### [Instructions for the task]
Return every line below in which "fill" appears.

↓↓↓

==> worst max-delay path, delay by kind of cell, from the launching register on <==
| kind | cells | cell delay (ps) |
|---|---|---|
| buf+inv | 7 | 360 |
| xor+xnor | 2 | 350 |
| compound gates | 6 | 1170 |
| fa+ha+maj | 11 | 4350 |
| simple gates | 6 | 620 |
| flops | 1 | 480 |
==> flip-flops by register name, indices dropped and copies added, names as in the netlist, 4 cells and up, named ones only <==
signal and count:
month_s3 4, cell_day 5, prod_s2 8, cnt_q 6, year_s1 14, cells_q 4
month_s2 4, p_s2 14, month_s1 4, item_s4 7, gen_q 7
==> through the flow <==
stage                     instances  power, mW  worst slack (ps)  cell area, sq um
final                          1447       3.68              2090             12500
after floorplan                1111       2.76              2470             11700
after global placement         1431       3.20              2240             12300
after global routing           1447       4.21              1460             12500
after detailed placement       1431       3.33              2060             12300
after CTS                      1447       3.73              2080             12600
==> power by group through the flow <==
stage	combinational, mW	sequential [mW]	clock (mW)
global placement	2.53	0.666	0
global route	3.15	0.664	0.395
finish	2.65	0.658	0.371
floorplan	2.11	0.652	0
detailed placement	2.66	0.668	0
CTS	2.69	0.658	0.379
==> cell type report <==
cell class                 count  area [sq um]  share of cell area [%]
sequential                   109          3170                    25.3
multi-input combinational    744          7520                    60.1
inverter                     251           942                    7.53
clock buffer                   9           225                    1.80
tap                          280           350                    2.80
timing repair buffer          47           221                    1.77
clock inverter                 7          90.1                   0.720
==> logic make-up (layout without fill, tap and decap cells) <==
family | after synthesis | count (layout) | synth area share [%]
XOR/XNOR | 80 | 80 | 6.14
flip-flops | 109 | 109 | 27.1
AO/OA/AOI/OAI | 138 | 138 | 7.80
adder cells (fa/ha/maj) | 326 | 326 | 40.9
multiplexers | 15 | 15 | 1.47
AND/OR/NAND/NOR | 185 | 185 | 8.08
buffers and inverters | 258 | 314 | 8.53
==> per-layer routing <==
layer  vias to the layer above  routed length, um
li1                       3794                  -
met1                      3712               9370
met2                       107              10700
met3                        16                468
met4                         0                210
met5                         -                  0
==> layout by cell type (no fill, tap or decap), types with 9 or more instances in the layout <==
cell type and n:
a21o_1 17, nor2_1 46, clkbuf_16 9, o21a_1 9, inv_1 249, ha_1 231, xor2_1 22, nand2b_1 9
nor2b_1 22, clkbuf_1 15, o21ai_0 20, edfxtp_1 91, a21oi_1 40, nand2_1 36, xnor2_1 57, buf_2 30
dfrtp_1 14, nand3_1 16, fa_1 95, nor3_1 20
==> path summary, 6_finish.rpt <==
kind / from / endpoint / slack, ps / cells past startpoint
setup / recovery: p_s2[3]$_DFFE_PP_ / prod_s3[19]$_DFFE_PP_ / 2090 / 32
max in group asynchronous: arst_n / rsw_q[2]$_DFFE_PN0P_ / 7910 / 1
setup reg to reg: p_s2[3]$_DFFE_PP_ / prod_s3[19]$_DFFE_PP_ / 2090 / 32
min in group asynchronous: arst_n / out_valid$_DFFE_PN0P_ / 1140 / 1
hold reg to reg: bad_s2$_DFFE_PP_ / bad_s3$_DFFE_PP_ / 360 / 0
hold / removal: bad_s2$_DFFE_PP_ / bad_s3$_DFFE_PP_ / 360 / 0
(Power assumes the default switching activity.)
`config.mk`:
```
export PLATFORM = sky130hd
export DESIGN_NAME = adc_two_point_calibration_coeffs_flat
export DESIGN_NICKNAME = d
export VERILOG_FILES = /design/src/design/adctpc_pkg.sv /design/src/design/adctpc_if.sv /design/src/design/adctpc_front.sv /design/src/design/adctpc_cell.sv /design/src/design/adc_two_point_calibration_coeffs.sv /design/src/flat_wrapper.sv
export SDC_FILE = /design/constraint.sdc
export NUM_CORES = 2
export LEC_CHECK = 0
export ABC_AREA = 1
export BUFFER_PORTS_ARGS = -buffer_cell sky130_fd_sc_hd__buf_2
export CAP_MARGIN = 25
export CORE_ASPECT_RATIO = 1.75
export CORE_MARGIN = 1.5
export CORE_UTILIZATION = 60
export DETAILED_ROUTE_END_ITERATION = 16
export MAX_ROUTING_LAYER = met4
export PLACE_DENSITY = 0.76
export SLEW_MARGIN = 10
export SYNTH_ARGS = -nofsm -noshare
export SYNTH_HDL_FRONTEND = slang
export SYNTH_HIERARCHICAL = 1
export SYNTH_SLANG_ARGS = --single-unit
```
`constraint.sdc`:
```
create_clock -name clk_i -period 10.1 [get_ports clk_i]
set_input_delay 0.505 -clock clk_i [delete_from_list [all_inputs] [get_ports clk_i]]
set_output_delay 0.505 -clock clk_i [all_outputs]
set_load 0.005 [all_outputs]
```
`src/design/adctpc_pkg.sv`:
```
// Shared types, constants and decode helpers for the ADC two-point calibration block.
// No dependencies; every other design file imports this package.
`timescale 1ns / 1ps

package adctpc_pkg;

  localparam int unsigned FuseW     = 32;
  localparam int unsigned LowCodeW  = 7;
  localparam int unsigned HighCodeW = 9;
  localparam int unsigned U1LowLsb  = 0;
  localparam int unsigned U1HighLsb = 7;
  localparam int unsigned U2LowLsb  = 16;
  localparam int unsigned U2HighLsb = 23;

  // Signed working width of the rebuilt raw readings, and the step of 4 counts.
  localparam int unsigned PtW       = 14;
  localparam int unsigned StepShift = 2;

  localparam int unsigned SpanW   = 13;
  localparam int unsigned SlopeW  = 17;  // one quotient bit per cell
  localparam int unsigned IcptW   = 11;
  localparam int unsigned OffsetW = 7;
  localparam int unsigned RemSW   = 28;
  localparam int unsigned RemIW   = 22;
  localparam int unsigned CmpW    = SpanW + SlopeW - 1;

  localparam int unsigned LowVMv  = 150;
  localparam int unsigned HighVMv = 850;
  localparam int unsigned DvMv    = HighVMv - LowVMv;

  localparam logic [LowCodeW-1:0]  LowSignOnly  = {1'b1, {(LowCodeW-1){1'b0}}};
  localparam logic [HighCodeW-1:0] HighSignOnly = {1'b1, {(HighCodeW-1){1'b0}}};

  localparam logic [SpanW-1:0] LowNom  [2] = '{SpanW'(278), SpanW'(421)};
  localparam logic [SpanW-1:0] HighNom [2] = '{SpanW'(3265), SpanW'(3406)};

  // Slope numerators: 700 times the per-unit, per-attenuation scale.
  localparam logic [RemSW-1:0] SlopeNum [2][4] = '{
    '{RemSW'(65504 * DvMv), RemSW'(86975 * DvMv),
      RemSW'(120389 * DvMv), RemSW'(224310 * DvMv)},
    '{RemSW'(65467 * DvMv), RemSW'(86861 * DvMv),
      RemSW'(120416 * DvMv), RemSW'(224708 * DvMv)}
  };

  localparam logic [OffsetW-1:0] OffsetTab [2][4] = '{
    '{OffsetW'(0), OffsetW'(1), OffsetW'(27), OffsetW'(54)},
    '{OffsetW'(0), OffsetW'(9), OffsetW'(26), OffsetW'(66)}
  };

  // Division operands and partial quotients handed from cell to cell.
  typedef struct packed {
    logic [SpanW-1:0]   span;
    logic [RemSW-1:0]   rem_s;
    logic [RemIW-1:0]   rem_i;
    logic [SlopeW-1:0]  quo_s;
    logic [IcptW-1:0]   quo_i;
    logic [OffsetW-1:0] offset;
  } div_t;

  // Two's complement decode; the code with only its sign bit set reads as zero.
  function automatic logic signed [LowCodeW-1:0] dec_low(input logic [LowCodeW-1:0] code);
    dec_low = (code == LowSignOnly) ? '0 : signed'(code);
  endfunction

  function automatic logic signed [HighCodeW-1:0] dec_high(
    input logic [HighCodeW-1:0] code
  );
    dec_high = (code == HighSignOnly) ? '0 : signed'(code);
  endfunction

endpackage

```
`src/design/adctpc_if.sv`:
```
// Handshake channel interfaces: configuration write, request and response.
// Depends on adctpc_pkg for field widths.
`timescale 1ns / 1ps

interface adctpc_cfg_if;
  import adctpc_pkg::*;
  logic             valid;
  logic             ready;
  logic [FuseW-1:0] fuse_word;
  modport source (output valid, fuse_word, input ready);
  modport sink   (input valid, fuse_word, output ready);
endinterface

interface adctpc_req_if;
  logic       valid;
  logic       ready;
  logic       adc_unit;
  logic [1:0] attenuation;
  modport source (output valid, adc_unit, attenuation, input ready);
  modport sink   (input valid, adc_unit, attenuation, output ready);
endinterface

interface adctpc_rsp_if;
  import adctpc_pkg::*;
  logic                    valid;
  logic                    ready;
  logic [SlopeW-1:0]       slope;
  logic signed [IcptW-1:0] intercept;
  modport source (output valid, slope, intercept, input ready);
  modport sink   (input valid, slope, intercept, output ready);
endinterface

```
`src/design/adctpc_front.sv`:
```
// Front stage: picks the unit's fuse fields, rebuilds both raw readings and
// forms span and the two dividends. Depends on adctpc_pkg.
`timescale 1ns / 1ps

module adctpc_front (
  input  logic                           clk_i,
  input  logic                           rst_ni,
  input  logic                           valid_i,
  output logic                           ready_o,
  input  logic                           adc_unit_i,
  input  logic [1:0]                     attenuation_i,
  input  logic [adctpc_pkg::FuseW-1:0]   fuse_word_i,
  output logic                           valid_o,
  input  logic                           ready_i,
  output adctpc_pkg::div_t               data_o
);
  import adctpc_pkg::*;

  logic                  valid_q;
  div_t                  data_q;
  div_t                  data_d;
  logic [LowCodeW-1:0]   low_code;
  logic [HighCodeW-1:0]  high_code;
  logic signed [PtW-1:0] low_pt;
  logic signed [PtW-1:0] high_pt;
  logic [SpanW-1:0]      span;

  always_comb begin
    low_code  = adc_unit_i ? fuse_word_i[U2LowLsb +: LowCodeW]
                           : fuse_word_i[U1LowLsb +: LowCodeW];
    high_code = adc_unit_i ? fuse_word_i[U2HighLsb +: HighCodeW]
                           : fuse_word_i[U1HighLsb +: HighCodeW];
    low_pt  = signed'(PtW'(LowNom[adc_unit_i])) + (PtW'(dec_low(low_code)) <<< StepShift);
    high_pt = signed'(PtW'(HighNom[adc_unit_i])) + (PtW'(dec_high(high_code)) <<< StepShift);
    span    = SpanW'(high_pt - low_pt);

    // Add half the span to both dividends so the quotients come out rounded.
    data_d.span   = span;
    data_d.rem_s  = SlopeNum[adc_unit_i][attenuation_i] + RemSW'(span >> 1);
    data_d.rem_i  = RemIW'(RemIW'(high_pt[SpanW-1:0]) * RemIW'(DvMv)) + RemIW'(span >> 1);
    data_d.quo_s  = '0;
    data_d.quo_i  = '0;
    data_d.offset = OffsetTab[adc_unit_i][attenuation_i];
  end

  assign ready_o = !valid_q || ready_i;
  assign valid_o = valid_q;
  assign data_o  = data_q;

  always_ff @(posedge clk_i or negedge rst_ni) begin
    if (!rst_ni) begin
      valid_q <= 1'b0;
    end else if (ready_o) begin
      valid_q <= valid_i;
    end
  end

  always_ff @(posedge clk_i) begin
    if (valid_i && ready_o) begin
      data_q <= data_d;
    end
  end

endmodule

```
`src/design/adctpc_cell.sv`:
```
// Division cell: resolves one quotient bit of the slope division, and of the intercept
// division below bit IcptW, and registers the item for the next cell. Depends on adctpc_pkg.
`timescale 1ns / 1ps

module adctpc_cell #(
  parameter int unsigned Shift = 0
) (
  input  logic             clk_i,
  input  logic             rst_ni,
  input  logic             valid_i,
  output logic             ready_o,
  input  adctpc_pkg::div_t data_i,
  output logic             valid_o,
  input  logic             ready_i,
  output adctpc_pkg::div_t data_o
);
  import adctpc_pkg::*;

  logic             valid_q;
  div_t             data_q;
  div_t             data_d;
  logic [CmpW-1:0]  div_sh;
  logic [RemIW-1:0] rem_i_d;
  logic [IcptW-1:0] quo_i_d;

  assign div_sh = CmpW'(data_i.span) << Shift;

  // The intercept quotient stays below 2**IcptW, so higher cells leave it alone.
  if (Shift < IcptW) begin : g_icpt
    always_comb begin
      rem_i_d = data_i.rem_i;
      quo_i_d = data_i.quo_i;
      if (CmpW'(data_i.rem_i) >= div_sh) begin
        rem_i_d        = RemIW'(CmpW'(data_i.rem_i) - div_sh);
        quo_i_d[Shift] = 1'b1;
      end
    end
  end else begin : g_no_icpt
    assign rem_i_d = data_i.rem_i;
    assign quo_i_d = data_i.quo_i;
  end

  always_comb begin
    data_d       = data_i;
    data_d.rem_i = rem_i_d;
    data_d.quo_i = quo_i_d;
    if (CmpW'(data_i.rem_s) >= div_sh) begin
      data_d.rem_s        = RemSW'(CmpW'(data_i.rem_s) - div_sh);
      data_d.quo_s[Shift] = 1'b1;
    end
  end

  assign ready_o = !valid_q || ready_i;
  assign valid_o = valid_q;
  assign data_o  = data_q;

  always_ff @(posedge clk_i or negedge rst_ni) begin
    if (!rst_ni) begin
      valid_q <= 1'b0;
    end else if (ready_o) begin
      valid_q <= valid_i;
    end
  end

  always_ff @(posedge clk_i) begin
    if (valid_i && ready_o) begin
      data_q <= data_d;
    end
  end

endmodule

```
`src/design/adc_two_point_calibration_coeffs.sv`:
```
// Top level: fuse register, front stage, chain of 17 division cells, output register.
// Throughput: one item per cycle unless the output stalls; each cell retires one
// quotient bit of the slope division and, below bit 11, of the intercept division.
// Stalls collapse bubbles, so requests are taken while a finished result waits.
// Reset clears the fuse word to zero and empties every stage.
`timescale 1ns / 1ps

module adc_two_point_calibration_coeffs (
  input  logic                clk_i,
  input  logic                rst_ni,
  adctpc_cfg_if.sink          cfg_i,
  adctpc_req_if.sink          req_i,
  adctpc_rsp_if.source        rsp_o
);
  import adctpc_pkg::*;

  logic [FuseW-1:0]        fuse_q;
  logic                    vld [SlopeW+1];
  logic                    rdy [SlopeW+1];
  div_t                    stage [SlopeW+1];
  logic                    rsp_vld_q;
  logic [SlopeW-1:0]       rsp_slope_q;
  logic signed [IcptW-1:0] rsp_icpt_q;
  logic [IcptW:0]          icpt_sum;

  assign cfg_i.ready = 1'b1;

  always_ff @(posedge clk_i or negedge rst_ni) begin
    if (!rst_ni) begin
      fuse_q <= '0;
    end else if (cfg_i.valid) begin
      fuse_q <= cfg_i.fuse_word;
    end
  end

  adctpc_front u_front (
    .clk_i         (clk_i),
    .rst_ni        (rst_ni),
    .valid_i       (req_i.valid),
    .ready_o       (req_i.ready),
    .adc_unit_i    (req_i.adc_unit),
    .attenuation_i (req_i.attenuation),
    .fuse_word_i   (fuse_q),
    .valid_o       (vld[0]),
    .ready_i       (rdy[0]),
    .data_o        (stage[0])
  );

  // Cells run from the top quotient bit down to bit zero.
  for (genvar k = 0; k < SlopeW; k++) begin : g_cell
    adctpc_cell #(
      .Shift (SlopeW - 1 - k)
    ) u_cell (
      .clk_i   (clk_i),
      .rst_ni  (rst_ni),
      .valid_i (vld[k]),
      .ready_o (rdy[k]),
      .data_i  (stage[k]),
      .valid_o (vld[k+1]),
      .ready_i (rdy[k+1]),
      .data_o  (stage[k+1])
    );
  end

  assign rdy[SlopeW] = !rsp_vld_q || rsp_o.ready;

  // Intercept wraps to its 11-bit width.
  assign icpt_sum = (IcptW+1)'(HighVMv) - (IcptW+1)'(stage[SlopeW].quo_i)
                  + (IcptW+1)'(stage[SlopeW].offset);

  always_ff @(posedge clk_i or negedge rst_ni) begin
    if (!rst_ni) begin
      rsp_vld_q <= 1'b0;
    end else if (rdy[SlopeW]) begin
      rsp_vld_q <= vld[SlopeW];
    end
  end

  always_ff @(posedge clk_i) begin
    if (vld[SlopeW] && rdy[SlopeW]) begin
      rsp_slope_q <= stage[SlopeW].quo_s;
      rsp_icpt_q  <= signed'(icpt_sum[IcptW-1:0]);
    end
  end

  assign rsp_o.valid     = rsp_vld_q;
  assign rsp_o.slope     = rsp_slope_q;
  assign rsp_o.intercept = rsp_icpt_q;

`ifndef ASSERT_OFF
  a_slope_rem: assert property (@(posedge clk_i) disable iff (!rst_ni)
    vld[SlopeW] |-> (stage[SlopeW].rem_s < RemSW'(stage[SlopeW].span)))
    else $error("slope remainder not below span after last cell");

  a_icpt_rem: assert property (@(posedge clk_i) disable iff (!rst_ni)
    vld[SlopeW] |-> (stage[SlopeW].rem_i < RemIW'(stage[SlopeW].span)))
    else $error("intercept remainder not below span after last cell");

  a_icpt_range: assert property (@(posedge clk_i) disable iff (!rst_ni)
    rsp_vld_q |-> ((rsp_icpt_q >= -11'sd125) && (rsp_icpt_q <= 11'sd212)))
    else $error("intercept out of its possible range");
`endif

endmodule

```
`src/flat_wrapper.sv`:
```
// flat-port wrapper written by rule: the top's interface ports become plain ports
module adc_two_point_calibration_coeffs_flat import adctpc_pkg::*;
  (clk_i, rst_ni, cfg_i_valid, cfg_i_fuse_word, cfg_i_ready, req_i_valid, req_i_adc_unit, req_i_attenuation, req_i_ready, rsp_o_valid, rsp_o_slope, rsp_o_intercept, rsp_o_ready);
  adctpc_cfg_if cfg_i_i ();
  adctpc_req_if req_i_i ();
  adctpc_rsp_if rsp_o_i ();
  input  logic clk_i;
  input  logic rst_ni;
  input wire logic [$bits(cfg_i_i.valid)-1:0] cfg_i_valid;
  input wire logic [$bits(cfg_i_i.fuse_word)-1:0] cfg_i_fuse_word;
  output wire logic [$bits(cfg_i_i.ready)-1:0] cfg_i_ready;
  input wire logic [$bits(req_i_i.valid)-1:0] req_i_valid;
  input wire logic [$bits(req_i_i.adc_unit)-1:0] req_i_adc_unit;
  input wire logic [$bits(req_i_i.attenuation)-1:0] req_i_attenuation;
  output wire logic [$bits(req_i_i.ready)-1:0] req_i_ready;
  output wire logic [$bits(rsp_o_i.valid)-1:0] rsp_o_valid;
  output wire logic [$bits(rsp_o_i.slope)-1:0] rsp_o_slope;
  output wire logic [$bits(rsp_o_i.intercept)-1:0] rsp_o_intercept;
  input wire logic [$bits(rsp_o_i.ready)-1:0] rsp_o_ready;
  assign cfg_i_i.valid = cfg_i_valid;
  assign cfg_i_i.fuse_word = cfg_i_fuse_word;
  assign cfg_i_ready = cfg_i_i.ready;
  assign req_i_i.valid = req_i_valid;
  assign req_i_i.adc_unit = req_i_adc_unit;
  assign req_i_i.attenuation = req_i_attenuation;
  assign req_i_ready = req_i_i.ready;
  assign rsp_o_valid = rsp_o_i.valid;
  assign rsp_o_slope = rsp_o_i.slope;
  assign rsp_o_intercept = rsp_o_i.intercept;
  assign rsp_o_i.ready = rsp_o_ready;
  adc_two_point_calibration_coeffs u_core (.clk_i(clk_i), .rst_ni(rst_ni), .cfg_i(cfg_i_i), .req_i(req_i_i), .rsp_o(rsp_o_i));
endmodule
```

↑↑↑

### [Response to the exercise]
==> logic make-up (layout without fill, tap and decap cells) <==
==> layout by cell type (no fill, tap or decap), types with 9 or more instances in the layout <==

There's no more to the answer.